● **WHAT YOU HAVE TO DO**
Within the material below, find each line bearing the word "short" and present it.

AVAILABLE DATA section start

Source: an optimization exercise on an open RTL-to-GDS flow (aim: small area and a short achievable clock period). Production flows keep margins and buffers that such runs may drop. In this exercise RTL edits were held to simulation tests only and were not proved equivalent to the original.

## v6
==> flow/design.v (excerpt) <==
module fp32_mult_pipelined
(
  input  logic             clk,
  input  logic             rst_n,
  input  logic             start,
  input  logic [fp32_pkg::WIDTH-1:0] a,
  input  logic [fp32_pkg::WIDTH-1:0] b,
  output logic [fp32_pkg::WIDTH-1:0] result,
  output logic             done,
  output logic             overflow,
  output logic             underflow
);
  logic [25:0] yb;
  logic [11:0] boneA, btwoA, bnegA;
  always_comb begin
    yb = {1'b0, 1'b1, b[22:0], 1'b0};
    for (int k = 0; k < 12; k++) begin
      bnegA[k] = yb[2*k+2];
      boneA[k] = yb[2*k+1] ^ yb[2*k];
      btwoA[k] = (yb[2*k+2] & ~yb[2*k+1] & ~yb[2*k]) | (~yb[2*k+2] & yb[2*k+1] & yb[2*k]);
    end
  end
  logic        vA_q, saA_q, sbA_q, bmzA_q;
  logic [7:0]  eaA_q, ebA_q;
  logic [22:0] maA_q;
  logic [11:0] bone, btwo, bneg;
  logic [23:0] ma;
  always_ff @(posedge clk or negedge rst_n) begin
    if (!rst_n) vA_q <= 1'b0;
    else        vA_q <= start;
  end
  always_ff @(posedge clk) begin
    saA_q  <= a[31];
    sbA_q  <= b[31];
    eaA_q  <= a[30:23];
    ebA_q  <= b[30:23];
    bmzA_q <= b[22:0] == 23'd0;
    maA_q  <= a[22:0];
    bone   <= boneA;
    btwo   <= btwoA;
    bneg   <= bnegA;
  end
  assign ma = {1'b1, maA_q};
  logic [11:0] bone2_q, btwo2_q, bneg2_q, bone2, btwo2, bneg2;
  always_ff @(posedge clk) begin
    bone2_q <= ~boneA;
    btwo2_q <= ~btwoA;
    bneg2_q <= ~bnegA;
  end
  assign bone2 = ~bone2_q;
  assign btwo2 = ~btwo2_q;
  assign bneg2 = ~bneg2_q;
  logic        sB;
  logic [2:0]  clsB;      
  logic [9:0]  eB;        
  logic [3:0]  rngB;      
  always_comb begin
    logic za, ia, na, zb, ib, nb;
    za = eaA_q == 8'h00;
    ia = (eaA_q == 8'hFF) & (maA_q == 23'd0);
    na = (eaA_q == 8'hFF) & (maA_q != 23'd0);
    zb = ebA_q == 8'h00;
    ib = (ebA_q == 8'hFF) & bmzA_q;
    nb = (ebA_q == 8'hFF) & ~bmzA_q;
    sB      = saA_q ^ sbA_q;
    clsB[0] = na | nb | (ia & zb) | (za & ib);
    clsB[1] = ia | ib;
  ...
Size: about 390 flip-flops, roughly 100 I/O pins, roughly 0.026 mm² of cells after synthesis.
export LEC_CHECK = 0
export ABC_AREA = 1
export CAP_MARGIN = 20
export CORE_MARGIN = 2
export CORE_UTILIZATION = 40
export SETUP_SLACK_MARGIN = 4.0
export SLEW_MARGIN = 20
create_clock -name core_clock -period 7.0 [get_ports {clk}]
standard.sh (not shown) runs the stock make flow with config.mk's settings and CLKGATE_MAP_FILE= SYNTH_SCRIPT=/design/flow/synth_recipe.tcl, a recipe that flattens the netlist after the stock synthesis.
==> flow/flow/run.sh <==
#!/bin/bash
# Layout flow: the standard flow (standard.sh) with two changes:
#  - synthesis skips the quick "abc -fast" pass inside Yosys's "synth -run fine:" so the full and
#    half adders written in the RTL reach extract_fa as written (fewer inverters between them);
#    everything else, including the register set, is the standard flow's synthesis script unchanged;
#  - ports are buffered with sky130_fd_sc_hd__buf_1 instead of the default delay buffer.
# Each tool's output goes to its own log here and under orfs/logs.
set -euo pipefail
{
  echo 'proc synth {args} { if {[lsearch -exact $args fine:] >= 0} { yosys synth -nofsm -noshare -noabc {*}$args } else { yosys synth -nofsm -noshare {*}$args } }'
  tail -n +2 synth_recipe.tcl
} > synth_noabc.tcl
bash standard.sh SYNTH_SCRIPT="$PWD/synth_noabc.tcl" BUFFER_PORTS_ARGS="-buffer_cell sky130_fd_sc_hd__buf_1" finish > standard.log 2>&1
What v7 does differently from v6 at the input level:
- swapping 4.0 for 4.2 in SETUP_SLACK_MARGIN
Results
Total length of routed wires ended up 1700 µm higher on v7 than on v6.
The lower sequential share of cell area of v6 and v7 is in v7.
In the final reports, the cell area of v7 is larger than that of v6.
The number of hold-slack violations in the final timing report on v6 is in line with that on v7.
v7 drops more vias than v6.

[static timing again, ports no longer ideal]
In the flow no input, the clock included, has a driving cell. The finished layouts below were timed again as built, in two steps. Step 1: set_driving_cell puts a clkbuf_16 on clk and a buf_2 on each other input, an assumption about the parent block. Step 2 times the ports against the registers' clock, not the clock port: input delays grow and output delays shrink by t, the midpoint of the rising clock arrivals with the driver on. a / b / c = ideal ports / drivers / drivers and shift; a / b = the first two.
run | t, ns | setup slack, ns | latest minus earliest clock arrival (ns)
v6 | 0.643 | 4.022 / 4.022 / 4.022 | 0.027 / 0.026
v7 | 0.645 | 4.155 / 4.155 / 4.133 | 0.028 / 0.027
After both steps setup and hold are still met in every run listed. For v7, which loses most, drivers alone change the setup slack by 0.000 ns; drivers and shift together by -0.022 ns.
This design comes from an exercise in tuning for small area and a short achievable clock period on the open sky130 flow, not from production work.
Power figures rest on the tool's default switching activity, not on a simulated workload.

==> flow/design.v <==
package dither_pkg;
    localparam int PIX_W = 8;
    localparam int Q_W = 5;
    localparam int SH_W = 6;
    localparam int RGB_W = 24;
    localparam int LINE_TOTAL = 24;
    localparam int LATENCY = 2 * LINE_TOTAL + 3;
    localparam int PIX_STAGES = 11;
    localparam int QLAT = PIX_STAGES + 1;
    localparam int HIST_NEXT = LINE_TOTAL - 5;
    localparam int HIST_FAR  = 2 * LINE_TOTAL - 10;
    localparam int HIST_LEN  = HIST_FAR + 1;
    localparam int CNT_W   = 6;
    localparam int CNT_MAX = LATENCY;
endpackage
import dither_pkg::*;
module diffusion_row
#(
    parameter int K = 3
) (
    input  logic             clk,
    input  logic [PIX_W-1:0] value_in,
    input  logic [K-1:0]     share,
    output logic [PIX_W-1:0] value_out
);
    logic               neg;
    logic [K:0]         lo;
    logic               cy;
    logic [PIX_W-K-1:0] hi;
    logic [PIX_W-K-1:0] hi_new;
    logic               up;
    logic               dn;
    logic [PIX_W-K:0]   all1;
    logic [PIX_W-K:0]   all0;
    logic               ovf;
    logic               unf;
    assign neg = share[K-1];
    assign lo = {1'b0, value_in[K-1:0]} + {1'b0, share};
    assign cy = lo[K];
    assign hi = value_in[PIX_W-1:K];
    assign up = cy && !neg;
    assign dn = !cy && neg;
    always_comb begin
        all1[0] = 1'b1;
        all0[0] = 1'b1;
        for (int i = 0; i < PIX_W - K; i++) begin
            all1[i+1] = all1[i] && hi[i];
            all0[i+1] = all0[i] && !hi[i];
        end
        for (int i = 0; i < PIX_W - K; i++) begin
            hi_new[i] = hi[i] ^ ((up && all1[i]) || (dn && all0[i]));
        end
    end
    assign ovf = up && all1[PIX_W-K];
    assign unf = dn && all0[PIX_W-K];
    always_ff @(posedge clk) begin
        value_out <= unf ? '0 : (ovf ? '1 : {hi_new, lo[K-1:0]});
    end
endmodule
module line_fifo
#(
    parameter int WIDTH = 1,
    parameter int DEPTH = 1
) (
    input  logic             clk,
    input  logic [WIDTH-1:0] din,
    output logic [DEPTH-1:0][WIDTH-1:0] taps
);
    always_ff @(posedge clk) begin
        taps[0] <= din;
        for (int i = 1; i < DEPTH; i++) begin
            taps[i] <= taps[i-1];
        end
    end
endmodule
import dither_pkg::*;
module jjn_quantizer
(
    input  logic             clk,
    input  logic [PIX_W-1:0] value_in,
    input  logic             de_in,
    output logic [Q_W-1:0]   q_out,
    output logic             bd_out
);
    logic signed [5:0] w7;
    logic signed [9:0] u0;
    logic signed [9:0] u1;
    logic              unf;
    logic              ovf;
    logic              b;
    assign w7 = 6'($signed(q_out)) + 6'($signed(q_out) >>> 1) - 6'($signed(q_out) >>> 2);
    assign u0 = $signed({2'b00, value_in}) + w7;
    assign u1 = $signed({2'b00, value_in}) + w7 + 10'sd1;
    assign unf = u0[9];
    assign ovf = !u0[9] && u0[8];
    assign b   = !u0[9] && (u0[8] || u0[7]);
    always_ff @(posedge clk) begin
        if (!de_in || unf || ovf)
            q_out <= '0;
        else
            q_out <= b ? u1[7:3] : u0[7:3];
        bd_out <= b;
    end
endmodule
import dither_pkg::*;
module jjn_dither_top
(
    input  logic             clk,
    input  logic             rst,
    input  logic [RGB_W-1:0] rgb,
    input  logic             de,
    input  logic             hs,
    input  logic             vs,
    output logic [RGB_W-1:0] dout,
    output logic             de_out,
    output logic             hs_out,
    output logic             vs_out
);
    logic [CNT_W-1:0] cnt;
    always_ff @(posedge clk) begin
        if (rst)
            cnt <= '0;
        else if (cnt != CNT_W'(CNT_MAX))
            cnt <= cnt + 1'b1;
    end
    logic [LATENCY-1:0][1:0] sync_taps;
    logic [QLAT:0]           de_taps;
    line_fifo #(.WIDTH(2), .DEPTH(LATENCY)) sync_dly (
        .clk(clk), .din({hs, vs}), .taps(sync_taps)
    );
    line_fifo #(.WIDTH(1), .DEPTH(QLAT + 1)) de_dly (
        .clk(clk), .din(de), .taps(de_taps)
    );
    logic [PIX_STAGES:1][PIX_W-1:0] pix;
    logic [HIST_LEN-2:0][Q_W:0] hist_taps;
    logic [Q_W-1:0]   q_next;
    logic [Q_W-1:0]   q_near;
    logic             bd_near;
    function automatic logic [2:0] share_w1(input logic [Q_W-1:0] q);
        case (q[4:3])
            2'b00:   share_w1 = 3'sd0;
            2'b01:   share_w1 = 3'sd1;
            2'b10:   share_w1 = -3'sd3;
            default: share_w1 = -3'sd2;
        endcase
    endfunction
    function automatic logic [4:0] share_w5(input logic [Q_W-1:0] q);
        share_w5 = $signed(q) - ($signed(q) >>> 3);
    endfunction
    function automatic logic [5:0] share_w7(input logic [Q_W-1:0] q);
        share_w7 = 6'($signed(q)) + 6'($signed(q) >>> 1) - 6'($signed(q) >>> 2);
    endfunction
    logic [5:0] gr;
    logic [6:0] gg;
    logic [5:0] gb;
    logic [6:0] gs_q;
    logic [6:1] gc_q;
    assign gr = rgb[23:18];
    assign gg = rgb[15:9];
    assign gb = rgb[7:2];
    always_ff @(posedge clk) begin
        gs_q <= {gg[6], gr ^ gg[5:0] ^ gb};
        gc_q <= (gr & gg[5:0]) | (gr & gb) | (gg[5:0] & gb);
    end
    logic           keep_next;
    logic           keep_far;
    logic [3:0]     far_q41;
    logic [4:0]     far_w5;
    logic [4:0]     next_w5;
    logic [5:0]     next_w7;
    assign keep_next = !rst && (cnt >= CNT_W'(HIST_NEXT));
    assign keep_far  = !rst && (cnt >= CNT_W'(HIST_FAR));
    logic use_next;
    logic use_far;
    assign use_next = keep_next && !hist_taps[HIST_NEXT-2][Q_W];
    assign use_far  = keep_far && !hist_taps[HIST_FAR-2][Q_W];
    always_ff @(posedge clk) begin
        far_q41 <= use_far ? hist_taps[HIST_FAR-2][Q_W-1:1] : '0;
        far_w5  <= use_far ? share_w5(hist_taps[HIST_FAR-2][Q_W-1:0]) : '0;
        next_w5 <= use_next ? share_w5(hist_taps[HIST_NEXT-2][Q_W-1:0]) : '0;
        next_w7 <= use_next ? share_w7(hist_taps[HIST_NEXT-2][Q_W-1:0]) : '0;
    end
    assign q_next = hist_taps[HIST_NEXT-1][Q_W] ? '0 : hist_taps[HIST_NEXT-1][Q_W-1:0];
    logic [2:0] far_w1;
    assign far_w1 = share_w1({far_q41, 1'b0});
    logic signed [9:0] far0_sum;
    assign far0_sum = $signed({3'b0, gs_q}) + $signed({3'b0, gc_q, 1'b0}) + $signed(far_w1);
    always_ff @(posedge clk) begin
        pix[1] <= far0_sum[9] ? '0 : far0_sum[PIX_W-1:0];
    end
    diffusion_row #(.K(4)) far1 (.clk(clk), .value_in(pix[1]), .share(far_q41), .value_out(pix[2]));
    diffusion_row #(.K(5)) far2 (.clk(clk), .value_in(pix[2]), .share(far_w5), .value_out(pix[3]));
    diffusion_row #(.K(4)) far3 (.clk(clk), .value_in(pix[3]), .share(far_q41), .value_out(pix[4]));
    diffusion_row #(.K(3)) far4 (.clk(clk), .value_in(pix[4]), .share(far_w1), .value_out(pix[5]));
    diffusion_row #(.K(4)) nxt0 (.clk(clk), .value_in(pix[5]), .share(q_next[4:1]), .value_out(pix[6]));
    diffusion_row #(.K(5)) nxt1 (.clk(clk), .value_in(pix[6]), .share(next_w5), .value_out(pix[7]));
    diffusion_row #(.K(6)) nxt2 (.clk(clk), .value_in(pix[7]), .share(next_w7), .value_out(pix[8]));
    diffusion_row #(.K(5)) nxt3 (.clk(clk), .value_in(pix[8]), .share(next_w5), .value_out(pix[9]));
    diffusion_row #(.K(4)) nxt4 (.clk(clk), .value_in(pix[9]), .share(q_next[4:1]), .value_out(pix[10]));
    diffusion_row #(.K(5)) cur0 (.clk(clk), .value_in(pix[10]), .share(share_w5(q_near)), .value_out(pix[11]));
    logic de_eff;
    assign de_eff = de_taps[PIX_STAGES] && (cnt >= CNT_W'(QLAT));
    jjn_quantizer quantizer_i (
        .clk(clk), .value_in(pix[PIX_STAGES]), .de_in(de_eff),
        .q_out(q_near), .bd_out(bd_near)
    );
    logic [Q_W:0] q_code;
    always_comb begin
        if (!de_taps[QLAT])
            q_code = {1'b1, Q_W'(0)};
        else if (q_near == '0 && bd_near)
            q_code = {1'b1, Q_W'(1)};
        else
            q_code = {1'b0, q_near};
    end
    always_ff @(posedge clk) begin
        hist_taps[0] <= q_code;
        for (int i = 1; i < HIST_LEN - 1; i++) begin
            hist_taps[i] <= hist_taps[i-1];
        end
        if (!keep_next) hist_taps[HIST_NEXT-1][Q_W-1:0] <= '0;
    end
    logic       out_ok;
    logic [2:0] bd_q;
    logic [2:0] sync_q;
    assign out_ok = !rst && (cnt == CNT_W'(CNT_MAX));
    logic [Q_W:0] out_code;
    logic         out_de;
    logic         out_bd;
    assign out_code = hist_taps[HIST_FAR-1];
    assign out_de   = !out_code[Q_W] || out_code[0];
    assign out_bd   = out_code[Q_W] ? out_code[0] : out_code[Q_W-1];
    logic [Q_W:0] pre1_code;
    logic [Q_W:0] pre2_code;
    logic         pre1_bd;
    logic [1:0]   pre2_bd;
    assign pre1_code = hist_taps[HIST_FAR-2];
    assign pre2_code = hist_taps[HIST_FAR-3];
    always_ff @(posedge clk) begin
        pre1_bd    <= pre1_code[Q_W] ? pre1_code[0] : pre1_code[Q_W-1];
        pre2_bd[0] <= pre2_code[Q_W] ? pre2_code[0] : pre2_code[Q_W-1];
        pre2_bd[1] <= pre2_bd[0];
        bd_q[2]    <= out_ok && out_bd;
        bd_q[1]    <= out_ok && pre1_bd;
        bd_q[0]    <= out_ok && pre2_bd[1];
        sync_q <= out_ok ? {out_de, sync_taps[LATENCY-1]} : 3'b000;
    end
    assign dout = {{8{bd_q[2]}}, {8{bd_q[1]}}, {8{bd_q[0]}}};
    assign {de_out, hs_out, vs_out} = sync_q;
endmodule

AVAILABLE DATA section end

● **PROBLEM SOLUTION**
Source: an optimization exercise on an open RTL-to-GDS flow (aim: small area and a short achievable clock period). Production flows keep margins and buffers that such runs may drop. In this exercise RTL edits were held to simulation tests only and were not proved equivalent to the original.
This design comes from an exercise in tuning for small area and a short achievable clock period on the open sky130 flow, not from production work.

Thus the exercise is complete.